A particular strength of the paper is their use of a statistical model of multisensory integration as their "null" model of neural responses, and the "inverted-encoder" which infers an internal representation of the stimulus which can explain the EEG responses. This encoder generates a prediction of decoding performance, which can be used to generate predictions of multisensory decoding from unisensory decoding, or from a sum of the unisensory internal representations.
In behavioural performance, it is frequently observed that the performance increase from two senses is close to what is expected from the optimal integration of information across the senses, in a statistical sense. It can be plausibly explained by assuming that people are able to weigh sensory inputs according to their reliability - and somewhat optimally. Critically the apparent "superadditive" effect on performance described above does not require any non-linearity in the sum of information across the senses but can arise from correctly weighting the information according to reliability.

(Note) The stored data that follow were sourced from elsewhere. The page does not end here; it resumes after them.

`src/rtl/txbl_console_writer.sv`:
```
// Text console writer: turns a byte stream into TXBL tile writes through the
// VRAM write port, with cursor tracking, hardware clear and one-row scroll.
module txbl_console_writer #(
  parameter logic [11:0] TXBL_BASE = 12'h900,
  parameter int unsigned ROWS      = 30,
  parameter int unsigned COLS      = 32
) (
  input  logic        cpu_clk,
  input  logic        rst_n,
  input  logic [7:0]  char_i,
  input  logic        color_i,
  input  logic        char_valid_i,
  output logic        char_ready_o,
  output logic        bus_req_o,
  input  logic        bus_gnt_i,
  output logic [11:0] vram_address_o,
  output logic [7:0]  vram_wdata_o,
  input  logic [7:0]  vram_rdata_i,
  output logic        vram_wen_o,
  output logic        SELECT_txbl_o,
  output logic [4:0]  cursor_row_o,
  output logic [4:0]  cursor_col_o,
  output logic        busy_o
);

  localparam logic [4:0] LastRow      = 5'(ROWS - 1);
  localparam logic [4:0] LastCol      = 5'(COLS - 1);
  localparam logic [9:0] LastTile     = 10'(ROWS * COLS - 1);
  localparam logic [9:0] ScrollFirst  = 10'(COLS);
  localparam logic [9:0] LastRowFirst = 10'((ROWS - 1) * COLS);

  typedef enum logic [2:0] {
    StIdle, StPut, StClear, StScrollRd, StScrollWr, StScrollClr
  } state_e;

  state_e      state_q;
  logic [4:0]  row_q, col_q;
  logic [9:0]  cnt_q;
  logic [11:0] addr_q;
  logic [7:0]  wdata_q;

  function automatic logic [11:0] tile_addr(input logic [9:0] idx);
    return TXBL_BASE + {2'b00, idx};
  endfunction

  // Single FSM: state, cursor, tile counter and the registered bus address/data.
  always_ff @(posedge cpu_clk or negedge rst_n) begin
    if (!rst_n) begin
      state_q <= StIdle;
      row_q   <= '0;
      col_q   <= '0;
      cnt_q   <= '0;
      addr_q  <= '0;
      wdata_q <= '0;
    end else begin
      unique case (state_q)
        StIdle: begin
          if (char_valid_i) begin
            if (char_i >= 8'h20 && char_i <= 8'h7E) begin
              state_q <= StPut;
              addr_q  <= tile_addr({row_q, col_q});
              wdata_q <= {color_i, char_i[6:0]};
            end else begin
              case (char_i)
                8'h0A: begin
                  col_q <= '0;
                  if (row_q == LastRow) begin
                    // Scroll source starts at row 1, col 0.
                    state_q <= StScrollRd;
                    cnt_q   <= ScrollFirst;
                    addr_q  <= tile_addr(ScrollFirst);
                  end else begin
                    row_q <= row_q + 5'd1;
                  end
                end
                8'h0D: col_q <= '0;
                8'h08: begin
                  if (col_q != 5'd0) begin
                    col_q <= col_q - 5'd1;
                  end else if (row_q != 5'd0) begin
                    row_q <= row_q - 5'd1;
                    col_q <= LastCol;
                  end
                end
                8'h0C: begin
                  state_q <= StClear;
                  cnt_q   <= '0;
                  addr_q  <= tile_addr(10'd0);
                  wdata_q <= '0;
                end
                default: ;
              endcase
            end
          end
        end
        StPut: begin
          if (bus_gnt_i) begin
            if (col_q == LastCol) begin
              col_q <= '0;
              if (row_q == LastRow) begin
                state_q <= StScrollRd;
                cnt_q   <= ScrollFirst;
                addr_q  <= tile_addr(ScrollFirst);
              end else begin
                row_q   <= row_q + 5'd1;
                state_q <= StIdle;
              end
            end else begin
              col_q   <= col_q + 5'd1;
              state_q <= StIdle;
            end
          end
        end
        StScrollRd: begin
          if (bus_gnt_i) begin
            wdata_q <= vram_rdata_i;
            addr_q  <= addr_q - 12'(COLS);
            state_q <= StScrollWr;
          end
        end
        StScrollWr: begin
          if (bus_gnt_i) begin
            if (cnt_q == LastTile) begin
              cnt_q   <= LastRowFirst;
              addr_q  <= tile_addr(LastRowFirst);
              wdata_q <= '0;
              state_q <= StScrollClr;
            end else begin
              cnt_q   <= cnt_q + 10'd1;
              addr_q  <= tile_addr(cnt_q + 10'd1);
              state_q <= StScrollRd;
            end
          end
        end
        StClear, StScrollClr: begin
          if (bus_gnt_i) begin
            if (cnt_q == LastTile) begin
              if (state_q == StClear) begin
                row_q <= '0;
                col_q <= '0;
              end
              state_q <= StIdle;
            end else begin
              cnt_q  <= cnt_q + 10'd1;
              addr_q <= tile_addr(cnt_q + 10'd1);
            end
          end
        end
        default: state_q <= StIdle;
      endcase
    end
  end

  logic wr_state;

  // Output decode from the registered state; write strobe qualified by grant.
  always_comb begin
    wr_state = (state_q == StPut) || (state_q == StClear) ||
               (state_q == StScrollWr) || (state_q == StScrollClr);
    char_ready_o   = (state_q == StIdle);
    bus_req_o      = ~char_ready_o;
    SELECT_txbl_o  = bus_req_o;
    busy_o         = bus_req_o;
    vram_wen_o     = wr_state & bus_gnt_i;
    vram_address_o = addr_q;
    vram_wdata_o   = wdata_q;
    cursor_row_o   = row_q;
    cursor_col_o   = col_q;
  end

endmodule

```
`config.mk`:
```
export PLATFORM = sky130hd
export DESIGN_NAME = txbl_console_writer
export DESIGN_NICKNAME = d
export VERILOG_FILES = /design/src/rtl/txbl_console_writer.sv
export SDC_FILE = /design/constraint.sdc
export NUM_CORES = 1
export LEC_CHECK = 0
export ABC_AREA = 1
export CAP_MARGIN = 5
export CELL_PAD_IN_SITES_DETAIL_PLACEMENT = 1
export CELL_PAD_IN_SITES_GLOBAL_PLACEMENT = 2
export CORE_MARGIN = 2
export CORE_UTILIZATION = 31
export DETAILED_ROUTE_END_ITERATION = 8
export PLACE_DENSITY_LB_ADDON = 0.1
export SYNTH_ARGS = -nofsm -noshare
export SYNTH_HDL_FRONTEND = slang
export SYNTH_SLANG_ARGS = --single-unit
```
`constraint.sdc`:
```
create_clock -name cpu_clk -period 5.1 [get_ports cpu_clk]
set_clock_uncertainty 0.1 [all_clocks]
set_input_delay 1.275 -clock cpu_clk [delete_from_list [all_inputs] [get_ports cpu_clk]]
set_output_delay 1.275 -clock cpu_clk [all_outputs]
set_load 0.02 [all_outputs]
```
After elaboration in Yosys (flattened, before gate mapping)
Index checks and enable logic that the tools add are counted.
Storage, ports and cells
  logic and storage cells: 132
  register bits after elaboration: 43
  output and inout port bits: 35
Cells by class
  reductions and logical operators: 19
  bitwise logic cells: 2
  muxes and demuxes: 63
  order comparisons: 2
  eq/ne operators: 32
  add/subtract/negate cells: 8
Operator list (number)
  $mux 12: 10
  $mux 10: 9
  $mux 5: 16
  $pmux 12 s5: 1
  $mux 8: 6
  $pmux 10 s4: 1
  $eq 8x4->1 const B: 4
  $mux 3: 10
  $pmux 5 s3: 2
  $reduce_and 9->1: 3
  $add 12x10->12 const A: 2
  $pmux 12 s2: 1
  $pmux 8 s3: 1
  $ne 2x2->1 const B: 11
  $pmux 10 s2: 1
  $pmux 5 s2: 2
  $pmux 3 s5: 1
  $reduce_bool 5->1: 3
  $sub 12x6->12 const B: 1
  $reduce_and 11->1: 1
  $add 10x1->10 const B: 1
  $add 5x1->5 const B: 2
  $eq 10x10->1 const B: 1
  $eq 5x5->1 const B: 2
  other kinds (23): 34

Logic depth before layout (Yosys ltp)
  depth after elaboration: 7
  gate-level depth with buffers: 14

Least setup slack after synthesis
No wires, ideal clock.
  kind: input to output
  start point: input port bus_gnt_i
  end point: output port vram_wen_o
  path slack: 2092 ps
  required time: 3725 ps
  path buffers: 0
  data arrival time: 1633 ps
  cell stages on the path: 2
  cell sequence: inv_1 nor2_1
Between the ends
  longest elaborated chain between the ends: 1
RTL lines
  from (decl): RTL line 15  | input logic bus_gnt_i,
  $and 1x1->1: RTL line 164  | vram_wen_o = wr_state & bus_gnt_i;
  to (decl): RTL line 19  | output logic vram_wen_o,
No other way between the ends.

Final worst setup path
Same ends and word-level chain as after synthesis.

==> out/results.ini <==
[global_routing]
grt_start_max_net_pins = 44
grt_use_total_pct = 21.23
first_global_vias = 4656
grt_pass1_wl_um = 23810
grt-ovfl-total = 0
antenna_found_initial = 0

[synthesis]
synth_nets = 729
syn_inst = 696
synth_flop_cell = dfrtp_1
synth_cell_type_count = 27
yosys-top-cells-area = dfrtp_1, nand2_1, nand3_1
synth_top_area_share_pct = 26.49
syn_area_per_cell_um2 = 5.837
synth_edf_count = 0
async_flop_share_pct = 100.0
synth-seq-area-share_pct = 26.49
yosysMostFrequentCell = nand2_1
synth_commonest_cells = nand2_1, nand3_1, inv_1, nor2_1, dfrtp_1
synth_top_cell_by_area = dfrtp_1
syn_area_um2 = 4063
yosys_warnings = 0
synth-seq-cells = 43

[floorplanning]
coreArea_um2 = 12720
num_rows = 41
die_h_um = 118.5
dieArea_um2 = 14040
die_w_um = 118.5
pin_count = 56
initial_utilization_pct = 31.93

[sta]
whs_ps = 369.8
setup_viol_count_final = 0
rsz0062_at_grt = no
finalCriticalPeriod_ps = 3885
setup_slack_ps = 1215
max_slew.worst_pin.slew_ps = 1076
tns_ps = 0
slew_headroom_pct = 28.24
clock.fmax_ghz = 0.2574
hold_viol = 0
slew_violations = 0
post-route-period-util_pct = 76.18

[setup_path]
critPathCaptureType = output pin
r2r-start = cursor_row_o[1]
rrSetupSlack_ps = 2420
rr_worst_depth = 12
r2r_end = vram_address_o[5]
critical_path_arrival_ps = 2510
cp.required_ps = 3720
path_class = in2out
worstPathMaxFanout = 4
start_kind = input pin

[routing]
routedWlPerCell_um = 15.89
viasPerCell = 4.978
drt_iter0_drc = 174
vias = 4555
drc = 0
final_antenna_net_count = 0
drtPass1Iterations = 4
wirelength_um = 14540

[clock_tree]
clockBufferDepth = 2
holdBufCountCts = 0
root_buffer = clkbuf_16
cts_tree = done
cts_made_buffers = 5
post_cts_resized = 0
clk_latency_ps = 310
htree_levels = 2
cts_setup_buffers = 0
clk_pin_slew_ps = 70
clkSinkCount = 43

[min_path]
holdPathEnd = vram_wdata_o[1]
hold_start = vram_wdata_o[1]
hold-path-cell-count = 2
hold_class = reg2reg

[layout]
fin_cells = 915
drive_gt1_share_pct = 7.537
n_antenna_cell = 0
area_delta_synth_final_pct = 20.48
finalInstanceArea_um2 = 4895
nets = 775

[placed_design]
place_congestion = 0.8382
dpl_worst_slack_ps = 1214
dp_hpwl_um = 11030
post_dp_cell_area_um2 = 4750
placedCellCount = 907
placement.io_buffers = 55

[power_and_ir_drop]
ir_drop_v = 0.0001657
p_leak_nw = 2.549
p_per_area_nw_per_um2 = 582.0

[run_status]
status = completed

[job]
cap_viol_max_count = 0

stage by stage:
| stage | total power, mW | util [%] |
|---|---|---|
| after floorplan | 1.888 | - |
| after detailed placement | 2.528 | 37.33 |
| after global routing | 3.127 | 38.47 |
| after global placement | 2.479 | 37.33 |
| after CTS | 2.884 | 38.47 |
| final | 2.848 | 38.47 |
kinds of logic (layout without fill, tap and decap cells):
logic type,count (synthesis),in the layout,share of synthesized area [%]
AO/OA/AOI/OAI,44,44,5.636
flip-flops,43,43,26.49
XOR/XNOR,8,8,1.725
AND/OR/NAND/NOR,494,494,52.73
adder cells (fa/ha/maj),12,12,3.696
buffers and inverters,95,142,9.732
report_power, final:
part / switching, mW / total, mW / internal, mW / leakage (nW)
logic: 1.30 / 1.93 / 0.633 / 1.91
clock network: 0.162 / 0.343 / 0.181 / 0.0658
registers: 0.129 / 0.574 / 0.445 / 0.572
total: 1.59 / 2.85 / 1.26 / 2.55
critical path: stages:
cell             delay (ps)
clkdlybuf4s50_1         450
inv_1                    70
nor2_1                  110
clkdlybuf4s50_1         600
sequential cells by signal, indices dropped and copies added (netlist names):
name            cells
state_q             3
cursor_col_o        5
cursor_row_o        5
cnt_q              10
vram_wdata_o        8
vram_address_o     12
worst max path at each step:
| stage | depth (start not counted) | to | slack (ps) | startpoint |
|---|---|---|---|---|
| 5_1_grt | 6 | vram_wen_o | 1120 | state_q[2] |
| 3_5_place_dp | 4 | vram_wen_o | 1210 | bus_gnt_i |
| 4_1_cts | 4 | vram_wen_o | 1210 | bus_gnt_i |
| 6_report | 4 | vram_wen_o | 1210 | bus_gnt_i |
| 2_1_floorplan | 2 | vram_wen_o | 2090 | bus_gnt_i |
| 3_3_place_gp | 4 | vram_wen_o | 1210 | bus_gnt_i |
cells in the final DEF (no fill, tap or decap):
master	netlist	final
clkinv_2	0	1
clkbuf_16	0	5
inv_2	7	7
o21ai_1	2	2
nor2_1	66	65
nand2_4	1	1
a21boi_2	1	1
nor2_4	4	4
or2_2	4	4
a21oi_1	13	13
buf_4	6	6
inv_1	66	66
clkinvlp_4	0	2
nand4_2	1	1
o21ai_0	27	27
ha_1	12	12
nand2_2	11	11
buf_2	13	1
nand2_1	282	282
xnor2_1	2	2
xor2_1	6	6
nand4_1	19	19
dfrtp_1	43	43
nand3_1	94	94
nand3b_1	1	1
clkdlybuf4s50_1	0	54
nand3_2	2	2
o211ai_1	1	1
nor2_2	9	10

The authors apply a similar model to predict the neural responses expected to audiovisual stimuli from the neural responses to audio and visual stimuli alone, assuming optimal statistical integration of information. The neural responses to audiovisual stimuli exceed the predictions of this model and this is the main evidence supporting their conclusion, and it is convincing.
Weaknesses:
The main weakness of the manuscript is that their behavioural data show no evidence of performance that exceeds the predictions of these statistical models. In fact, the models predict multisensory performance from unisensory performance pretty well. So this manuscript presents the opposite problem to that which motivated the study - neural interactions across the senses which appear to be more non-linear than perception. This makes it hard to interpret their results, as surely if these nonlinear neural interactions underlie the behaviour, then we should be able to see evidence of it in the behaviour? I cannot offer an easy explanation for this.
Overall, therefore, I applaud the motivation and the sophistication of the analysis method and think it shows great promise for tackling these problems, but the manuscript unfortunately brushes over an important problem specific to the results. It appeals to the higher-level reasoning - that non-linearity is a behavioural hallmark of integration and therefore we should see it in neural responses. Yet it ignores the fact that the behaviour observed here does not exceed the predictions of the "null" model applied to the neural response.
Part of the problem, I think, is that the authors never explain the difference between superadditivity of perceptual performance (proportion correct) and superadditivity of the underlying processing, which is implied by the EEG results but not their behavior. This is of course a difficult matter to describe succinctly or clearly (I somehow doubt I have). It is however worth addressing. The literature is full of confusing claims of superadditivity. I believe these authors understand this distinction and have an opportunity to represent it clearly for the benefit of all.